私が、リンゴにかぶりついているのを見て、水穂さんはにこやかに言った。水穂さん自身も少し白髪が混じっているが、それもまた美しく見えるのであった。リンゴは、本当に甘い味がしておいしかった。本当に、こんな味がしていいものだろうかというくらい、おいしかった。今までもらっていた人工飼料よりおいしくて、私は、リンゴの芯が見えるぎりぎりまで、リンゴを食べ続けた。

「可愛いわね。」

と、由紀子さんは言った。由紀子さんも、私に対して、変な反感はもっていないのだろうか。私がリンゴを食べ終えると、由紀子さんは、もう一個食べなと言って、もう一個リンゴをくれた。やっぱりリンゴはおいしかった。リンゴを食べ終えると、由紀子さんは、小さな器に水をくれた。その水も、ただの水道水だと思うけど、あのおいしいリンゴのおかげで、本当においしかった気がした。

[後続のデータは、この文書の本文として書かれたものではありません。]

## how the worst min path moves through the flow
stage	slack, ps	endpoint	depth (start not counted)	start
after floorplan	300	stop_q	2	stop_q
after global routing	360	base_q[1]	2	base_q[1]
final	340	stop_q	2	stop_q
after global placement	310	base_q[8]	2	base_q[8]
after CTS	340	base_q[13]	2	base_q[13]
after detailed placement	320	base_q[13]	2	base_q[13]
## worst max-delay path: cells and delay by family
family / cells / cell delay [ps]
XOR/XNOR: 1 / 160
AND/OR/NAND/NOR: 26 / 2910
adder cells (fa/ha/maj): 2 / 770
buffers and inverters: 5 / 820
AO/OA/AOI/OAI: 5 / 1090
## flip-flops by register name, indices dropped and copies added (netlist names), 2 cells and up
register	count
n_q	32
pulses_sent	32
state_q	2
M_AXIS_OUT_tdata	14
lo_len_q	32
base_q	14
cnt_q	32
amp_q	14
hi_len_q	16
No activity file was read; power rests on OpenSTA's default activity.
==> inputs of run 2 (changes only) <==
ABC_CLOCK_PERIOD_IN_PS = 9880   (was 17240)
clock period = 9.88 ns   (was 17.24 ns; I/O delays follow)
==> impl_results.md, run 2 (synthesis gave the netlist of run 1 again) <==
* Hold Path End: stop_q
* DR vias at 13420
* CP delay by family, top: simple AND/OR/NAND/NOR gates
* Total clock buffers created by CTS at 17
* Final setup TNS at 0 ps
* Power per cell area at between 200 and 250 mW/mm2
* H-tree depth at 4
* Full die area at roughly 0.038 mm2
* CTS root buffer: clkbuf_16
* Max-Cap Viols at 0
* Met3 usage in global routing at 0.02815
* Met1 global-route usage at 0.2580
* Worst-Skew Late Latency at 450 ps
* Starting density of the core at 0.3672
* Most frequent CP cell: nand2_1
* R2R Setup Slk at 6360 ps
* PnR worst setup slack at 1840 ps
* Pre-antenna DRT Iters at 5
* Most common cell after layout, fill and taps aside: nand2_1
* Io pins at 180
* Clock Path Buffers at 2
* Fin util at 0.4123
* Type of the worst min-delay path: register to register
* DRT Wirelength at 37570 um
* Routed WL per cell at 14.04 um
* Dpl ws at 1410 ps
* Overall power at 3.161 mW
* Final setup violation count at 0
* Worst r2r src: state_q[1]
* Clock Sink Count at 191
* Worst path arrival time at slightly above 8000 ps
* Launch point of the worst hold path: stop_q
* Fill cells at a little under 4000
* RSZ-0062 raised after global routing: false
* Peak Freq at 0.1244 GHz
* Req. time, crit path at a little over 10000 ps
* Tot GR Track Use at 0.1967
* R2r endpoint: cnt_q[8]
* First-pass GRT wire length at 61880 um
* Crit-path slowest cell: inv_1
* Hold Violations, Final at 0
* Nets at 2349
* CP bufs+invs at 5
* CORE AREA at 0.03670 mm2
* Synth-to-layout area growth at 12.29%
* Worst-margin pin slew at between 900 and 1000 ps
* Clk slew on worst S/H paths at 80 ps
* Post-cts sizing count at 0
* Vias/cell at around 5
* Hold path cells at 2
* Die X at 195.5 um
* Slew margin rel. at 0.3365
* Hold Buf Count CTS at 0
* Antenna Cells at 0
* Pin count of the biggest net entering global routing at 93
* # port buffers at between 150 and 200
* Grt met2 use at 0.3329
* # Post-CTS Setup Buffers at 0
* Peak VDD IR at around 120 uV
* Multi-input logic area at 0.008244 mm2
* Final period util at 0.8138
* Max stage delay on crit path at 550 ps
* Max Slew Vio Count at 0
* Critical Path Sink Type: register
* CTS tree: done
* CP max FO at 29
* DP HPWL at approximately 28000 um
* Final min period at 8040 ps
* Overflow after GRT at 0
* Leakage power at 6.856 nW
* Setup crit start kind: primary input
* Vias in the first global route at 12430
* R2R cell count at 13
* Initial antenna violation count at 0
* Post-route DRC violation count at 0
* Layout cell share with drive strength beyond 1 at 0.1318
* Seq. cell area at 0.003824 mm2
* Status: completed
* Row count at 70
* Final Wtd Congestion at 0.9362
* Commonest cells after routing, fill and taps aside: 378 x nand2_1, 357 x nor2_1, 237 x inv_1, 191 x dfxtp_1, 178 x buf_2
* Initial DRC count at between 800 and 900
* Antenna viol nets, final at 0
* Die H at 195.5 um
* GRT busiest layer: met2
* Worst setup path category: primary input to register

食べ終わると、私はふっと眠くなった。あんなに長時間歩いたし、でこぼこの道を三本足で歩くのはきつかった。丁度部屋は、畳の部屋だった。畳というものは、本当に気持ち良いものであった。常に胸を地面につけている私にとって、畳のあたりというものは、気持ちよかったのであった。

知らないうちに私は、目を覚ました。気が付かないうちに、私は、ムートンのクッションの上に寝ている。いつの間にこんなことをしてくれたんだろうか。あの、水穂さんという男性が、そうしてくれたのだろうか。水穂さんは、クッションの隣で眠っていた。というか、眠っているように見えた。もう、人間も私も、眠っている時間なんだ。ほかの部屋からも、何も音は聞こえてこなかった。

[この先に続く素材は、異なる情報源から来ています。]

===== config.mk =====
export PLATFORM = sky130hd
export DESIGN_NAME = ad7606_resp_pack
export DESIGN_NICKNAME = d
export VERILOG_FILES = /design/src/rtl/ad7606_pkg.sv /design/src/rtl/ad7606_resp_arb.sv /design/src/rtl/ad7606_resp_pack.sv
export SDC_FILE = /design/constraint.sdc
export NUM_CORES = 1
export LEC_CHECK = 0
export ABC_CLOCK_PERIOD_IN_PS = 3200
export BUFFER_PORTS_ARGS = -buffer_cell sky130_fd_sc_hd__buf_2
export CAP_MARGIN = 0
export CORE_AREA = 4 4 75 70
export CTS_CLUSTER_DIAMETER = 40
export CTS_CLUSTER_SIZE = 16
export DETAILED_ROUTE_END_ITERATION = 16
export DIE_AREA = 0 0 79 74
export HOLD_SLACK_MARGIN = 0.03
export PLACE_DENSITY = 0.83
export SLEW_MARGIN = 20
export SYNTH_ARGS = -nofsm -noshare
export SYNTH_HDL_FRONTEND = slang
export SYNTH_SLANG_ARGS = --single-unit

===== constraint.sdc =====
create_clock -name i_clk -period 3.2 [get_ports i_clk]
set_clock_uncertainty 0.15 [all_clocks]
set_input_delay 0.64 -clock i_clk [delete_from_list [all_inputs] [get_ports i_clk]]
set_output_delay 0.64 -clock i_clk [all_outputs]
set_load 0.02 [all_outputs]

急に、誰かが激しく咳き込んでいる声が聞こえてきた。誰だろうと思ったら、水穂さんだ。てっきり風邪でも引いて、咳をしているのかと思ったが、そうではない。断続的に激しく咳き込んでいて、咳き込むのと同時に、魚のような生臭い匂いが充満している。私は、人間が感じ取らない匂いも感じられるのは知っている。ああ、これはなんの匂いだろうと考える暇もなく、こういう時であれば、誰かを呼んでこなければという事もわかった。

私は、動かない前足を動かして、一生懸命自分の体を前へ進めた。こういうときに、四本の足が本当に欲しいとおもった。なんで私の足は、三本しかないんだろう!こういう時には、ほかのフェレットみたいに、すぐにパッと移動できたらいいのに!

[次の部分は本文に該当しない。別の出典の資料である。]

`config.mk`:
```
export PLATFORM = sky130hd
export DESIGN_NAME = csr_cmd_master_flat
export DESIGN_NICKNAME = d
export VERILOG_FILES = /design/src/rtl/csr_cmd_master_if.sv /design/src/rtl/csr_cmd_master.sv /design/src/flat_wrapper.sv
export SDC_FILE = /design/constraint.sdc
export NUM_CORES = 1
export LEC_CHECK = 0
export BUFFER_PORTS_ARGS = -buffer_cell sky130_fd_sc_hd__buf_2
export CELL_PAD_IN_SITES_DETAIL_PLACEMENT = 0
export CELL_PAD_IN_SITES_GLOBAL_PLACEMENT = 1
export CORE_AREA = 2 2 83 85
export CTS_BUF_LIST = sky130_fd_sc_hd__clkbuf_8
export DETAILED_ROUTE_END_ITERATION = 16
export DIE_AREA = 0 0 85 87
export HOLD_SLACK_MARGIN = 0.15
export PLACE_DENSITY = 0.87
export SETUP_SLACK_MARGIN = 0.15
export SLEW_MARGIN = 20
export SYNTH_ARGS = -nofsm -noshare
export SYNTH_HDL_FRONTEND = slang
export SYNTH_SLANG_ARGS = --single-unit
```
`constraint.sdc`:
```
create_clock -name clk -period 2.1 [get_ports clk]
set_input_delay 0.105 -clock clk [delete_from_list [all_inputs] [get_ports clk]]
set_output_delay 0.105 -clock clk [all_outputs]
set_load 0.01 [all_outputs]
```
`src/rtl/csr_cmd_master_if.sv`:
```
`default_nettype none
// ============================================================================
//  Module      : csr_cmd_master_if
//  Description : Signal bundle between csr_cmd_master and its surroundings:
//                host rx byte link, host tx byte link and the CSR memory
//                interface, plus the busy flag.
//                  rx_valid_i/rx_data_i/rx_ready_o : host bytes in
//                  tx_valid_o/tx_data_o/tx_ready_i : response bytes out
//                  csr_addr_o/csr_ack_o/csr_data_o : CSR address, write strobe
//                                                    and write data
//                  csr_data_i                      : CSR read data (1-cycle)
//                  busy_o                          : master not idle
//                Modport master is used by csr_cmd_master; slave by the
//                environment that drives the links and models the CSR block.
//  Revision    : 1.0 - initial release
// ============================================================================
interface csr_cmd_master_if #(
  parameter int ADDR_WIDTH = 12
);
  logic                  rx_valid_i;
  logic [7:0]            rx_data_i;
  logic                  rx_ready_o;
  logic                  tx_valid_o;
  logic [7:0]            tx_data_o;
  logic                  tx_ready_i;
  logic [ADDR_WIDTH-1:0] csr_addr_o;
  logic                  csr_ack_o;
  logic [7:0]            csr_data_o;
  logic [7:0]            csr_data_i;
  logic                  busy_o;

  modport master (
    input  rx_valid_i, rx_data_i, tx_ready_i, csr_data_i,
    output rx_ready_o, tx_valid_o, tx_data_o, csr_addr_o, csr_ack_o,
           csr_data_o, busy_o
  );

  modport slave (
    output rx_valid_i, rx_data_i, tx_ready_i, csr_data_i,
    input  rx_ready_o, tx_valid_o, tx_data_o, csr_addr_o, csr_ack_o,
           csr_data_o, busy_o
  );
endinterface
`default_nettype wire

```
`src/rtl/csr_cmd_master.sv`:
```
`default_nettype none
// ============================================================================
//  Module      : csr_cmd_master
//  Description : CSR bus initiator driven by a host byte-stream protocol.
//                Frame: CMD, ADDR_HI, ADDR_LO, LEN, then LEN data bytes for
//                writes (LEN of 0 means 256). 'W' (0x57) writes, 'R' (0x52)
//                reads and streams the read bytes back; any other command
//                answers '?' (0x3F). A completed write burst answers 'K'.
//  Ports       : clk, rst (synchronous, active-high)
//                bus : csr_cmd_master_if.master (rx link, tx link, CSR port,
//                      busy flag)
//  Options     : `define CSR_CMD_MASTER_TIMEOUT_EN aborts a frame with '?'
//                after TIMEOUT_CYCLES idle cycles while waiting for frame
//                bytes. Without it the master waits indefinitely.
//  Revision    : 1.0 - initial release
// ============================================================================
module csr_cmd_master #(
  parameter int ADDR_WIDTH     = 12,
  parameter int TIMEOUT_CYCLES = 1000000
) (
  input  logic              clk,
  input  logic              rst,
  csr_cmd_master_if.master  bus
);

  localparam logic [7:0]            c_cmd_write = 8'h57;
  localparam logic [7:0]            c_cmd_read  = 8'h52;
  localparam logic [7:0]            c_rsp_ok    = 8'h4B;
  localparam logic [7:0]            c_rsp_err   = 8'h3F;
  localparam logic [ADDR_WIDTH-1:0] c_addr_one  = ADDR_WIDTH'(1);

  typedef enum logic [3:0] {
    S_IDLE, S_ADDR_HI, S_ADDR_LO, S_LEN, S_WDATA, S_WRITE,
    S_RADDR, S_RWAIT, S_RSEND, S_RESP, S_ERR
  } state_t;

  state_t                r_state;
  state_t                w_next_state;
  logic                  w_rx_ready;
  logic                  w_rx_xfer;
  logic                  w_tx_xfer;
  logic                  w_last;
  logic                  w_timeout;

  logic                  r_is_write;
  logic [3:0]            r_addr_hi;
  logic [ADDR_WIDTH-1:0] r_addr;
  logic [8:0]            r_cnt;      // bytes remaining, 1..256
  logic [7:0]            r_wdata;
  logic                  r_tx_valid;
  logic [7:0]            r_tx_data;

  assign w_rx_xfer = bus.rx_valid_i & w_rx_ready;
  assign w_tx_xfer = r_tx_valid & bus.tx_ready_i;
  assign w_last    = (r_cnt == 9'd1);

  // State register
  always_ff @(posedge clk) begin
    if (rst) r_state <= S_IDLE;
    else     r_state <= w_next_state;
  end

  // Next state and rx acceptance. rx_ready is held low while rst is asserted
  // so nothing is consumed during reset.
  always_comb begin
    w_next_state = r_state;
    w_rx_ready   = 1'b0;
    case (r_state)
      S_IDLE: begin
        w_rx_ready = ~rst;
        if (bus.rx_valid_i) begin
          if (bus.rx_data_i == c_cmd_write || bus.rx_data_i == c_cmd_read)
            w_next_state = S_ADDR_HI;
          else
            w_next_state = S_ERR;
        end
      end
      S_ADDR_HI: begin
        w_rx_ready = ~rst;
        if (bus.rx_valid_i) w_next_state = S_ADDR_LO;
      end
      S_ADDR_LO: begin
        w_rx_ready = ~rst;
        if (bus.rx_valid_i) w_next_state = S_LEN;
      end
      S_LEN: begin
        w_rx_ready = ~rst;
        if (bus.rx_valid_i) w_next_state = r_is_write ? S_WDATA : S_RADDR;
      end
      S_WDATA: begin
        w_rx_ready = ~rst;
        if (bus.rx_valid_i) w_next_state = S_WRITE;
      end
      S_WRITE: w_next_state = w_last ? S_RESP : S_WDATA;
      S_RADDR: w_next_state = S_RWAIT;
      S_RWAIT: w_next_state = S_RSEND;
      S_RSEND: begin
        if (w_tx_xfer) w_next_state = w_last ? S_IDLE : S_RADDR;
      end
      S_RESP, S_ERR: begin
        if (w_tx_xfer) w_next_state = S_IDLE;
      end
      default: w_next_state = S_IDLE;
    endcase
    if (w_timeout) w_next_state = S_ERR;
  end

  // Datapath. The address advances on leaving WRITE, so it is stable for the
  // whole strobe cycle; tx registers only move while idle or on a transfer.
  always_ff @(posedge clk) begin
    if (rst) begin
      r_is_write <= 1'b0;
      r_addr_hi  <= 4'd0;
      r_addr     <= '0;
      r_cnt      <= 9'd0;
      r_wdata    <= 8'd0;
      r_tx_valid <= 1'b0;
      r_tx_data  <= 8'd0;
    end else begin
      case (r_state)
        S_IDLE: begin
          if (w_rx_xfer) begin
            r_is_write <= (bus.rx_data_i == c_cmd_write);
            if (bus.rx_data_i != c_cmd_write && bus.rx_data_i != c_cmd_read) begin
              r_tx_data  <= c_rsp_err;
              r_tx_valid <= 1'b1;
            end
          end
        end
        S_ADDR_HI: if (w_rx_xfer) r_addr_hi <= bus.rx_data_i[3:0];
        S_ADDR_LO: if (w_rx_xfer) r_addr <= ADDR_WIDTH'({r_addr_hi, bus.rx_data_i});
        S_LEN: begin
          if (w_rx_xfer)
            r_cnt <= (bus.rx_data_i == 8'd0) ? 9'd256 : {1'b0, bus.rx_data_i};
        end
        S_WDATA: if (w_rx_xfer) r_wdata <= bus.rx_data_i;
        S_WRITE: begin
          r_addr <= r_addr + c_addr_one;
          r_cnt  <= r_cnt - 9'd1;
          if (w_last) begin
            r_tx_data  <= c_rsp_ok;
            r_tx_valid <= 1'b1;
          end
        end
        S_RWAIT: begin
          r_tx_data  <= bus.csr_data_i;
          r_tx_valid <= 1'b1;
        end
        S_RSEND: begin
          if (w_tx_xfer) begin
            r_tx_valid <= 1'b0;
            r_addr     <= r_addr + c_addr_one;
            r_cnt      <= r_cnt - 9'd1;
          end
        end
        S_RESP, S_ERR: if (w_tx_xfer) r_tx_valid <= 1'b0;
        default: ;
      endcase
      if (w_timeout) begin
        r_tx_data  <= c_rsp_err;
        r_tx_valid <= 1'b1;
      end
    end
  end

`ifdef CSR_CMD_MASTER_TIMEOUT_EN
  localparam int                   c_tmo_w    = (TIMEOUT_CYCLES > 1) ? $clog2(TIMEOUT_CYCLES) : 1;
  localparam logic [c_tmo_w-1:0]   c_tmo_last = c_tmo_w'(TIMEOUT_CYCLES - 1);
  localparam logic [c_tmo_w-1:0]   c_tmo_one  = c_tmo_w'(1);

  logic [c_tmo_w-1:0] r_tmo;
  logic               w_tmo_state;

  // Only the states waiting on host bytes are timed.
  assign w_tmo_state = (r_state == S_ADDR_HI) || (r_state == S_ADDR_LO) ||
                       (r_state == S_LEN)     || (r_state == S_WDATA);
  assign w_timeout   = w_tmo_state && !w_rx_xfer && (r_tmo == c_tmo_last);

  always_ff @(posedge clk) begin
    if (rst)
      r_tmo <= '0;
    else if (!w_tmo_state || w_rx_xfer || (w_next_state != r_state))
      r_tmo <= '0;
    else
      r_tmo <= r_tmo + c_tmo_one;
  end
`else
  logic [31:0] w_unused_timeout;
  assign w_unused_timeout = TIMEOUT_CYCLES;
  assign w_timeout        = 1'b0;
`endif

  assign bus.rx_ready_o = w_rx_ready;
  assign bus.tx_valid_o = r_tx_valid;
  assign bus.tx_data_o  = r_tx_data;
  assign bus.csr_addr_o = r_addr;
  assign bus.csr_ack_o  = (r_state == S_WRITE);
  assign bus.csr_data_o = r_wdata;
  assign bus.busy_o     = (r_state != S_IDLE);

endmodule
`default_nettype wire

```
`src/flat_wrapper.sv`:
```
// flat-port wrapper written by rule: the top's interface ports become plain ports
module csr_cmd_master_flat 
#(
  parameter int ADDR_WIDTH     = 12,
  parameter int TIMEOUT_CYCLES = 1000000
)
  (clk, rst, bus_rx_valid_i, bus_rx_data_i, bus_tx_ready_i, bus_csr_data_i, bus_rx_ready_o, bus_tx_valid_o, bus_tx_data_o, bus_csr_addr_o, bus_csr_ack_o, bus_csr_data_o, bus_busy_o);
  csr_cmd_master_if #(.ADDR_WIDTH(ADDR_WIDTH)) bus_i ();
  input  logic clk;
  input  logic rst;
  input wire logic [$bits(bus_i.rx_valid_i)-1:0] bus_rx_valid_i;
  input wire logic [$bits(bus_i.rx_data_i)-1:0] bus_rx_data_i;
  input wire logic [$bits(bus_i.tx_ready_i)-1:0] bus_tx_ready_i;
  input wire logic [$bits(bus_i.csr_data_i)-1:0] bus_csr_data_i;
  output wire logic [$bits(bus_i.rx_ready_o)-1:0] bus_rx_ready_o;
  output wire logic [$bits(bus_i.tx_valid_o)-1:0] bus_tx_valid_o;
  output wire logic [$bits(bus_i.tx_data_o)-1:0] bus_tx_data_o;
  output wire logic [$bits(bus_i.csr_addr_o)-1:0] bus_csr_addr_o;
  output wire logic [$bits(bus_i.csr_ack_o)-1:0] bus_csr_ack_o;
  output wire logic [$bits(bus_i.csr_data_o)-1:0] bus_csr_data_o;
  output wire logic [$bits(bus_i.busy_o)-1:0] bus_busy_o;
  assign bus_i.rx_valid_i = bus_rx_valid_i;
  assign bus_i.rx_data_i = bus_rx_data_i;
  assign bus_i.tx_ready_i = bus_tx_ready_i;
  assign bus_i.csr_data_i = bus_csr_data_i;
  assign bus_rx_ready_o = bus_i.rx_ready_o;
  assign bus_tx_valid_o = bus_i.tx_valid_o;
  assign bus_tx_data_o = bus_i.tx_data_o;
  assign bus_csr_addr_o = bus_i.csr_addr_o;
  assign bus_csr_ack_o = bus_i.csr_ack_o;
  assign bus_csr_data_o = bus_i.csr_data_o;
  assign bus_busy_o = bus_i.busy_o;
  csr_cmd_master #(.ADDR_WIDTH(ADDR_WIDTH), .TIMEOUT_CYCLES(TIMEOUT_CYCLES)) u_core (.clk(clk), .rst(rst), .bus(bus_i));
endmodule
```
==> results.ini <==
[routing]
num_vias=2679
ant_nets=0
routedWlPerCell_um=14.73
route.detailed.drc=0
avgViaCountPerCell=5.558
drt_iter0_drc=134
drt-total-wl_um=7099
first_pass_iters=4

[synth]
synth_edf_count=0
yosys_register_bits=47
syn_nets=366
synth_cell_type_count=59
synth_seq_area_share=0.3524
synth_top_area_cell=dfxtp_1
synthFlopType=dfxtp_1
muxShareOfSynthArea=0.04873
yosysWarnings=0
yosys-top-cells-area=dfxtp_1 (35%), a21oi_1 (6.0%), o21ai_0 (6.0%), nor2_1 (5.9%), mux2i_1 (4.9%)
syn_inst=343
synth-async-reset-ratio=0
synth_fa_ha_area_frac=0.01406
synth_top_family_by_area=simple AND/OR/NAND/NOR gates
yosys.area.top_type_share=0.3524
synth_compound_area_frac=0.2320
yosys.area_share.simple=0.2877
synthXorXnorAreaFrac=0.003280
syn_area_per_cell_um2=7.784
syn_area_um2=2670

[cts]
clock_sink_count=47
cts_buffers=5
htreeDepth=2
clock-root-buffer=clkbuf_8
cts_tree=built
cts_buffer_depth=2
clkTransAtPathRegs_ns=0.09
insertion_delay_ns=0.31
post_cts_buffers=0

[worst_hold_path]
hold_start=bus_rx_valid_i
whs_endpoint=u_core.r_state[2]
hold_class=in2reg
hold_depth=3

[finish]
drive_above_1_share=0.2264
fin_util=0.4981
num_antenna_cells=0
syn_to_final_growth_pct=22.54
nets=424
instances_no_fill=482

[power_and_ir_drop]
cellPowerDensity_nw_per_um2=829.8
intPower_uw=1662
clkPwrFrac=0.209
power_frac_seq=0.390
ir_drop_mv=0.4240
p_sw_frac=0.3878
power_frac_comb=0.401
leakage_uw=0.001346
switchingPower_uw=1053

[critical_path]
endpoint_kind=flip-flop
critPathKind=in2reg
reg2reg_setup_slack_ns=0.27
cp.required_ns=2.28
arrival_ns=2.04
reg2regPathDepth=7
reg2reg_from=u_core.r_state[2]
startpoint_type=input pin
cp_max_fo=9
regToRegEndpoint=u_core.bus.csr_addr_o[9]

[grt]
grt_use_total=0.1947
grt_pass1_wl_um=11660
first_global_vias=2396
grt_max_degree=54
grt-ovfl-total=0
antenna_found_initial=0

[floorplan]
rows=30
die_h_um=87
coreArea_um2=6569
start_util=0.4065
die_w_um=85
ios=52
die_area_um2=7395

[timing]
period_minus_slack_ns=1.857
grt_setup_unrepaired=no
timing.fmax_mhz=538.4
tns_ns=0
hold_viol=0
setup_viol=0
tightestPinTransition_ns=0.5405
fin_crit_sh=0.8844
drv_slew=0
relSlewSlack=0.6397
finClkSkew_ns=0.004970

[place]
place_inst=461
routabilityCongestion=0.8886
hpwl_um=4966
io_buffers=51

[outcome]
status=complete, no violations

[flow_run]
drv_cap=0

## synth_stat cells (2+ instances only)
master	number
nor3_2	2
a21oi_1	32
a31oi_1	2
o32ai_1	3
ha_1	3
o21ai_1	2
a21o_1	3
inv_1	6
buf_4	4
dfxtp_1	47
or4_1	2
o21bai_1	2
o21a_1	7
nor4_1	5
or3b_2	2
and2_1	7
or3_1	4
nand2b_1	7
buf_6	3
nor2_1	42
nand3b_1	3
nand2_1	22
buf_2	6
mux2i_1	13
nand3_1	13
a211oi_1	5
nand4_1	5
o21ai_0	32
o22ai_1	2
nor3_1	14
nor2b_1	4
clkbuf_1	12
## metrics by stage
step	total power (uW)	setup slack [ns]	hold WS, ns	cell area, um2
final	2715	0.2427	0.1729	3272
after CTS	2690	0.1473	0.1777	3222
after global placement	2096	0.09263	0.3599	2993
after detailed placement	2099	0.06921	0.3648	2993
after floorplan	1817	0.4595	0.2489	2670
after global routing	2898	0.1514	0.1724	3272
## power by group through the flow
| stage | Clock (uW) | Sequential, uW | Combinational (uW) |
|---|---|---|---|
| 2_1_floorplan | 0 | 1060 | 759 |
| 4_1_cts | 586 | 1050 | 1050 |
| 6_report | 566 | 1060 | 1090 |
| 5_1_grt | 627 | 1070 | 1200 |
| 3_3_place_gp | 0 | 1070 | 1030 |
| 3_5_place_dp | 0 | 1070 | 1030 |
## worst max-delay path by stage
| stage | slack, ns | depth (start not counted) | startpoint | end |
|---|---|---|---|---|
| 3_5_place_dp | 0.07 | 6 | u_core.r_state[2] | u_core.bus.csr_addr_o[9] |
| 6_report | 0.24 | 7 | bus_rx_data_i[2] | u_core.bus.tx_data_o[6] |
| 2_1_floorplan | 0.46 | 7 | u_core.r_state[0] | u_core.bus.csr_addr_o[1] |
| 4_1_cts | 0.15 | 6 | u_core.r_state[2] | u_core.bus.csr_addr_o[8] |
| 3_3_place_gp | 0.09 | 6 | u_core.r_state[3] | u_core.bus.csr_addr_o[9] |
| 5_1_grt | 0.15 | 7 | bus_rx_data_i[3] | u_core.bus.tx_data_o[7] |
## layer usage
metal	track usage	share of wire
met1	0.2627	0.46
met2	0.3118	0.46
met3	0.05118	0.062
met4	0.04762	0.014
met5	0	0
## critical path, cell delays in order
cell	delay [ns]
dlygate4sd3_1	0.53
buf_2	0.19
xor2_1	0.26
nor3_4	0.08
a221o_1	0.37
a21oi_2	0.36
o32ai_1	0.13
## final cells by class
| cell class | instances | area [um2] |
|---|---|---|
| Timing Repair Buffer | 77 | 495.5 |
| Multi-Input combinational cell | 264 | 1623 |
| Fill cell | 651 | 3297 |
| Tap cell | 80 | 100.1 |
| Clock buffer | 5 | 68.82 |
| Sequential cell | 47 | 942.2 |
| Inverter | 6 | 22.52 |
| Clock inverter | 3 | 20.02 |
## sequential cells by signal, indices dropped and copies added (netlist names)
register	cells
u_core.bus.tx_data_o	8
u_core.bus.csr_data_o	8
u_core.r_cnt	9
u_core.r_is_write	1
u_core.r_addr_hi	4
u_core.bus.csr_addr_o	12
u_core.r_state	4
u_core.bus.tx_valid_o	1
## cells by family after synthesis
group | after synthesis
multiplexers | 13
flip-flops | 47
XOR/XNOR | 1
AND/OR/NAND/NOR | 145
AO/OA/AOI/OAI | 102
buffers and inverters | 32
adder cells (fa/ha/maj) | 3
## placed cells by master (no fill, tap or decap), drive strengths merged, types with 13 or more instances in the layout
master	instances
o21ai	34
dlygate4sd3	13
a21oi	33
buf	64
nand2	22
nand3	13
nor2	43
dfxtp	47
nor3	16
mux2i	13
## what timing repair did
| item | CTS | global route |
|---|---|---|
| hold buffers | 13 | 0 |
| pin swaps | 0 | 1 |
| setup endpoints to repair | 11 | 34 |
| gates resized for setup | 2 | 10 |
| hold endpoints to repair | 19 | 0 |
Power figures use the tool's default switching activity.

私が走ると、地面は、きゅ、きゅ、きゅと音を立てるようになっていた。これは、何の目的でそうなっているのか知らないけれど、地面がそう音を立てるようになっていたのなら、それを最大限の音量で聞こえるように、私は、足のない体を打ち付けるようにして、地面を歩いた。

不意に目の前のふすまがすっと開いた。誰かが気が付いてくれたのだろうか。私は、動きを止める。もう、体は疲れ果てて、動けなくなっている。

「あら、フェレットちゃん。」

気が付いたのは由紀子さんだった。

「どうしたの?」

と、由紀子さんは優しく声をかける。私は、動かない体を何とか反対方向に向けた。と、同時に、咳き込んでいる声も聞こえてきた。由紀子さんはすぐにわかってくれたらしい。有難う、フェレットちゃん、と、由紀子さんは、そう言って、急いで私が、歩いてきた、長い廊下を走っていった。私は、そのあとは知らない。私は、そのあと疲れ果てて、眠ってしまったのであった。老齢の私には、それしかできなかった。

翌日、水穂さんは、由紀子さんが呼んできてくれた、お医者さんからもらった薬を飲んで、楽になってうとうと眠っていた。私は、水穂さんの静かに眠ってくれた顔を見て、ああ、よかった。これで、楽になってくれたんだ、と思うと、体の力がすべて抜けた。

その日、小さなフェレットは、由紀子さんの手によって、懇ろに弔われた。人生の最期に大きな仕事をしてくれたフェレットを製鉄所の庭に埋めて、由紀子は、丁重に合掌した。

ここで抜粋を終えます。